1958- Susan Jane Reidy*

1965- Dr. Dre (MY MAN)

1974- Jillian Michaels

1995- Shane Rudloff (birthday twin 🙂 )

I would like to spend a few moments talking about my dear mentor and guardian angel, Mrs. Reidy…

One of the coolest things I’ve learned about my birthday is that I tend to share it with some of the most incredible people, from rappers, to super awesome people (SHANE), to inspirational science teachers.

For a while I considered it a sign that maybe that is my life’s calling – to be a science teacher, but I’ll get into that later.

Susan Jane Reidy

Amazing. Genuine. Passionate. Inspirational. Empathetic. Kind. Funny. Creative. Adventurous. Sympathetic. Attentive. Happy. Confident. Faith-filled. Enthusiastic. Generous. Loving.

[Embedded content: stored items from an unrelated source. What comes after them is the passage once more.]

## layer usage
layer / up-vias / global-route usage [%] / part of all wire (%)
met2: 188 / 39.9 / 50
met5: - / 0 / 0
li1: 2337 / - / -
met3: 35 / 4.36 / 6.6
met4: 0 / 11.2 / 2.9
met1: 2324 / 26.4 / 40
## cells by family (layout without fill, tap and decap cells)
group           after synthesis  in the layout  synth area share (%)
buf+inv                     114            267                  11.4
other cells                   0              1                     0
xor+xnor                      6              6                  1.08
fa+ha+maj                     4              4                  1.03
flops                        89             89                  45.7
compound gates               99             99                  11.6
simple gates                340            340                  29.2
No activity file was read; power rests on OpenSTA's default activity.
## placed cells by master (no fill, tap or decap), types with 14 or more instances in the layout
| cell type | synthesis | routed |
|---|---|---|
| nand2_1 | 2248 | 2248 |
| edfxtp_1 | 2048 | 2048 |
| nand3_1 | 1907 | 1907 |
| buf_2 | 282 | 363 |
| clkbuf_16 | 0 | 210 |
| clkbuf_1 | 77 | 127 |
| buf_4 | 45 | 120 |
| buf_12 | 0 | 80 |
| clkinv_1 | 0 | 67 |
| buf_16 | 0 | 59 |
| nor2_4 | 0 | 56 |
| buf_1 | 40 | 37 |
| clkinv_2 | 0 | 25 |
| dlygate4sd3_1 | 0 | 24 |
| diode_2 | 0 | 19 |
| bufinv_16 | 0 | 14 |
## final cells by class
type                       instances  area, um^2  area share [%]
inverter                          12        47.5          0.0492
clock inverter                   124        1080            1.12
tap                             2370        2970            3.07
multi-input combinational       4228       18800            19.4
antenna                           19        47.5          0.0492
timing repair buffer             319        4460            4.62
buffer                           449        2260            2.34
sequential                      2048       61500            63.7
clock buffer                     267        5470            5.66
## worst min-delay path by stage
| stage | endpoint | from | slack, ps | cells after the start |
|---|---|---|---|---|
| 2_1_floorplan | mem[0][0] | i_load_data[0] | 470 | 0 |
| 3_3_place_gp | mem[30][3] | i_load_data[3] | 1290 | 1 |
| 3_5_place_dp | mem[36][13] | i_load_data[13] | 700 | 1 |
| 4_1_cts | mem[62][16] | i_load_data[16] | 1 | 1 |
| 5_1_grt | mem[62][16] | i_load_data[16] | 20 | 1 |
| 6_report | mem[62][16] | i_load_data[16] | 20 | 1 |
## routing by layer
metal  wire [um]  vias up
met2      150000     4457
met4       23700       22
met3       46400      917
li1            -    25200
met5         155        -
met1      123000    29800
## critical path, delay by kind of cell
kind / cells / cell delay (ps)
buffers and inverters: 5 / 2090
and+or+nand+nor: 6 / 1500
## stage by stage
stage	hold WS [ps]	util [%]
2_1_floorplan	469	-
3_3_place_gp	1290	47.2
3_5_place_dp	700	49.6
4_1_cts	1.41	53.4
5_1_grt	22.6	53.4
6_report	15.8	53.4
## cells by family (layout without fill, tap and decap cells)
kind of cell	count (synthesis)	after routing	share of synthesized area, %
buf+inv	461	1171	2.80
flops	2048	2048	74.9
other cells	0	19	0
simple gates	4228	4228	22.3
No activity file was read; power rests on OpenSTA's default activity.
`src/common/rv_pkg.sv`:
```
/*
 * RV32I subset package: word, register, byte-enable and ALU types,
 * ALU operation codes, opcode, funct3 and funct7 constants
 */
`default_nettype none

package rv_pkg;

  typedef logic [31:0] word_t;
  typedef logic [4:0]  reg_addr_t;
  typedef logic [3:0]  byte_en_t;
  typedef logic [2:0]  alu_op_t;
  typedef logic [6:0]  opcode_t;
  typedef logic [2:0]  funct3_t;
  typedef logic [6:0]  funct7_t;

  // ALU operations
  localparam alu_op_t ALU_ADD    = 3'd0;
  localparam alu_op_t ALU_SUB    = 3'd1;
  localparam alu_op_t ALU_AND    = 3'd2;
  localparam alu_op_t ALU_OR     = 3'd3;
  localparam alu_op_t ALU_XOR    = 3'd4;
  localparam alu_op_t ALU_SLT    = 3'd5;
  localparam alu_op_t ALU_PASS_B = 3'd6;

  // --------------------------------------------------
  // Opcodes, one per format
  // --------------------------------------------------
  localparam opcode_t OPC_LUI    = 7'b0110111;
  localparam opcode_t OPC_OP_IMM = 7'b0010011;
  localparam opcode_t OPC_OP     = 7'b0110011;
  localparam opcode_t OPC_LOAD   = 7'b0000011;
  localparam opcode_t OPC_STORE  = 7'b0100011;
  localparam opcode_t OPC_BRANCH = 7'b1100011;
  localparam opcode_t OPC_JAL    = 7'b1101111;

  // Arithmetic and logic funct3
  localparam funct3_t F3_ADD_SUB = 3'b000;
  localparam funct3_t F3_SLT     = 3'b010;
  localparam funct3_t F3_XOR     = 3'b100;
  localparam funct3_t F3_OR      = 3'b110;
  localparam funct3_t F3_AND     = 3'b111;

  // Memory and branch funct3
  localparam funct3_t F3_LW      = 3'b010;
  localparam funct3_t F3_SB      = 3'b000;
  localparam funct3_t F3_SW      = 3'b010;
  localparam funct3_t F3_BEQ     = 3'b000;
  localparam funct3_t F3_BNE     = 3'b001;

  // funct7 for register-register ops
  localparam funct7_t F7_BASE    = 7'b0000000;
  localparam funct7_t F7_SUB     = 7'b0100000;

endpackage

`default_nettype wire

```
`src/common/data_bus_if.sv`:
```
/*
 * Data memory access bus between core and data memory,
 * with core and mem modports
 */
`timescale 1ns/100ps
`default_nettype none

interface data_bus_if;

  rv_pkg::word_t    address;
  rv_pkg::word_t    write_data;
  rv_pkg::byte_en_t byte_enable;
  logic             read_enable;
  logic             write_enable;
  rv_pkg::word_t    read_data;

  modport core (
    output address, write_data, byte_enable, read_enable, write_enable,
    input  read_data
  );

  modport mem (
    input  address, write_data, byte_enable, read_enable, write_enable,
    output read_data
  );

endinterface

`default_nettype wire

```
`src/data_memory.sv`:
```
/*
 * Data memory, byte-lane synchronous write,
 * combinational read, cleared while in reset
 */
`timescale 1ns/100ps
`default_nettype none

module data_memory #(
  parameter int DATA_ADDR_BITS = 6
) (
  input  wire logic i_clock,
  input  wire logic i_reset,
  data_bus_if.mem   bus
);

  localparam int WORDS = 2 ** DATA_ADDR_BITS;

  rv_pkg::word_t               mem [WORDS];
  logic [DATA_ADDR_BITS-1:0]   word_index;

  // Byte address to word index, wrapping
  assign word_index    = bus.address[DATA_ADDR_BITS+1:2];
  assign bus.read_data = mem[word_index];

  always_ff @(posedge i_clock) begin
    if (i_reset) begin
      for (int i = 0; i < WORDS; i++)
        mem[i] <= '0;
    end else if (bus.write_enable) begin
      for (int lane = 0; lane < 4; lane++) begin
        if (bus.byte_enable[lane])
          mem[word_index][lane*8 +: 8] <= bus.write_data[lane*8 +: 8];
      end
    end
  end

  // Core keeps its stores off the bus until reset is released
  a_no_write_in_reset: assert property (@(posedge i_clock)
    i_reset |-> !bus.write_enable);

endmodule

`default_nettype wire

```
`src/flat_wrapper.sv`:
```
// flat-port wrapper written by rule: the top's interface ports become plain ports
module data_memory_flat 
#(
  parameter int DATA_ADDR_BITS = 6
)
  (i_clock, i_reset, bus_address, bus_write_data, bus_byte_enable, bus_read_enable, bus_write_enable, bus_read_data);
  data_bus_if bus_i ();
  input  wire logic i_clock;
  input  wire logic i_reset;
  input wire logic [$bits(bus_i.address)-1:0] bus_address;
  input wire logic [$bits(bus_i.write_data)-1:0] bus_write_data;
  input wire logic [$bits(bus_i.byte_enable)-1:0] bus_byte_enable;
  input wire logic [$bits(bus_i.read_enable)-1:0] bus_read_enable;
  input wire logic [$bits(bus_i.write_enable)-1:0] bus_write_enable;
  output wire logic [$bits(bus_i.read_data)-1:0] bus_read_data;
  assign bus_i.address = bus_address;
  assign bus_i.write_data = bus_write_data;
  assign bus_i.byte_enable = bus_byte_enable;
  assign bus_i.read_enable = bus_read_enable;
  assign bus_i.write_enable = bus_write_enable;
  assign bus_read_data = bus_i.read_data;
  data_memory #(.DATA_ADDR_BITS(DATA_ADDR_BITS)) u_core (.i_clock(i_clock), .i_reset(i_reset), .bus(bus_i));
endmodule
```
`config.mk`:
```
export PLATFORM = sky130hd
export DESIGN_NAME = data_memory_flat
export DESIGN_NICKNAME = d
export VERILOG_FILES = /design/src/common/rv_pkg.sv /design/src/common/data_bus_if.sv /design/src/data_memory.sv /design/src/flat_wrapper.sv
export SDC_FILE = /design/constraint.sdc
export NUM_CORES = 2
export LEC_CHECK = 0
export ABC_AREA = 1
export BUFFER_PORTS_ARGS = -buffer_cell sky130_fd_sc_hd__buf_2
export CAP_MARGIN = 20
export CORE_AREA = 2 2 570 572
export DETAILED_ROUTE_END_ITERATION = 8
export DIE_AREA = 0 0 572 574
export PLACE_DENSITY = 0.52
export SLEW_MARGIN = 20
export SYNTH_ARGS = -nofsm -noshare
export SYNTH_HDL_FRONTEND = slang
export SYNTH_SLANG_ARGS = --single-unit
export TNS_END_PERCENT = 20
```
`constraint.sdc`:
```
create_clock -name i_clock -period 2.6 [get_ports i_clock]
set_input_delay 0.52 -clock i_clock [delete_from_list [all_inputs] [get_ports i_clock]]
set_output_delay 0.52 -clock i_clock [all_outputs]
set_load 0.05 [all_outputs]
```
==> results.cfg <==
[worst_setup_path]
critPathTopFamily = buffers and inverters
critical_path_required_ns = 2.08
cpPeakStageDelay_ns = 0.22
crit_slowest_cell = buf_16
start_kind = input pin
path_buf_inv = 6
cp_common_cell = nand2_1
end_kind = output port
critPathKind = input pin to output port
path_max_fanout = 13
crit_chain = buf_16 -> buf_16 -> buf_16 -> buf_4 -> buf_4 -> nand2_1 -> nand2_1 -> nand2_1 -> nand2_1 -> nand2_1 -> nand2_1 -> nand2_1 -> nand2_1 -> nor2_1 -> nand2_1 -> buf_6
arrival_ns = 2.46

[run_status]
outcome = finished with violations
violations = negative setup slack

[finish]
multi_input_area_mm2 = 0.0328
largest_register_ffs = 2048
instances_no_fill = 16565
top_regs = u_core.mem: 2048 flops
regArea_mm2 = 0.0615
drive_gt1_frac = 0.147
area_growth_pct = 26.4
fin_area_mm2 = 0.122
regMostFlops = u_core.mem
nNetsFinal = 12138
num-fill-cells = 32617

[power]
power_switching_mw = 19.7
intPower_mw = 57.9
p_clk_frac = 0.387
totalPowerFinal_mw = 77.6
p_seq_frac = 0.495
swShare = 0.254
leakage_nw = 53.8
power.density_mw_per_mm2 = 637
vdd_ir_drop_max_v = 0.000550
p_comb_frac = 0.118

[min_path]
hp-start = bus_write_data[23]
hold_path_end = u_core.mem[46][23]$_SDFFCE_PN0P_
hold_class = input pin to flop
hold_depth = 3

[global_route]
grt_start_max_net_pins = 65
grt_pass1_wl_um = 484000
grt_usage = 0.198
antenna_found_initial = 15
grt_pass1_vias = 73703
grt-ovfl-total = 0

[route]
wl_per_cell_um = 20.0
wirelength_um = 331000
dr_total_vias = 76591
drc = 0
postRouteAntennaNets = 0
first_iter_violations = 7361
dr.pass1.iters = 6
vias_per_cell = 4.62

[placed_design]
dpl.hpwl_um = 218000
postPlaceCellArea_mm2 = 0.114
dp.cells = 16146
portBuffers = 76
gp_congestion = 0.886

[synthesis]
avgSynthCellArea_um2 = 8.56
yosysMostFrequentCell = nand2_1
yosysTopAreaCellShare = 0.639
synthArstFlopShare = 0
syn-num-nets = 11318
synth_area_mm2 = 0.0963
synth_common_cells = nand2_1 (6,236), nor2_1 (2,188), edfxtp_1 (2,048)
synth_enable_flop_cells = 2048
yosys.area.top_type = edfxtp_1
yosysUniqueCellTypes = 17
syn_inst = 11246
ys_seq_area_frac = 0.639
synth-seq-cells = 2048
synth_area_leaders = edfxtp_1 (64%), nand2_1 (24%), nor2_1 (8.5%)
yosys_warnings = 0
ys.flop_type = edfxtp_1

[floorplanning]
core_area_mm2 = 0.323
die_x_um = 572
fp-row-count = 209
start_util = 0.298
dieArea_mm2 = 0.328
io_pins = 104
die_h_um = 574

[cts]
cts_made_buffers = 223
cts_tree = done
clk_pin_slew_ns = 0.07
htree_levels = 4
postCtsHoldBufs = 0
max-clock-path-buffers = 4
cts-root-buf = clkbuf_16
clock_sinks = 2048

[sta]
hold_viol_final = 0
tightest_slew_ns = 1.14
layout_setup_ws_ns = -0.380
final.period_utilization = 1.15
fin_crit_ns = 2.98
rsz0062_at_grt = true
drv_slew = 0
finalSetupViolations = 32
timing.fmax_ghz = 0.336
relSlewSlack = 0.239

[job]
maxCapViolCount = 0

These are only a few of the many characteristics…The list could go on.

Mrs. Reidy had an aura about her that could bring light and happiness to anyones day, friends and strangers alike. She had a confidence about her that radiated stronger than UV rays and a priceless smile that brought instantaneous jubilation to everyone’s hearts. To put it simply, she was and still is, amazing.

I’m not exactly sure as to when I had my very first encounter with Mrs. Reidy; however, I was fortunate enough to have been able to travel on a Marine Biology trip the summer following my freshman year with her as our chaperone, as well as taking her Anatomy and Physiology class my senior year of high school.

Words cannot explain how much this woman meant to me, and I know this post will never truly explain, or even come close to representing how much she influenced me and my life, but I will do my best in painting the picture for you.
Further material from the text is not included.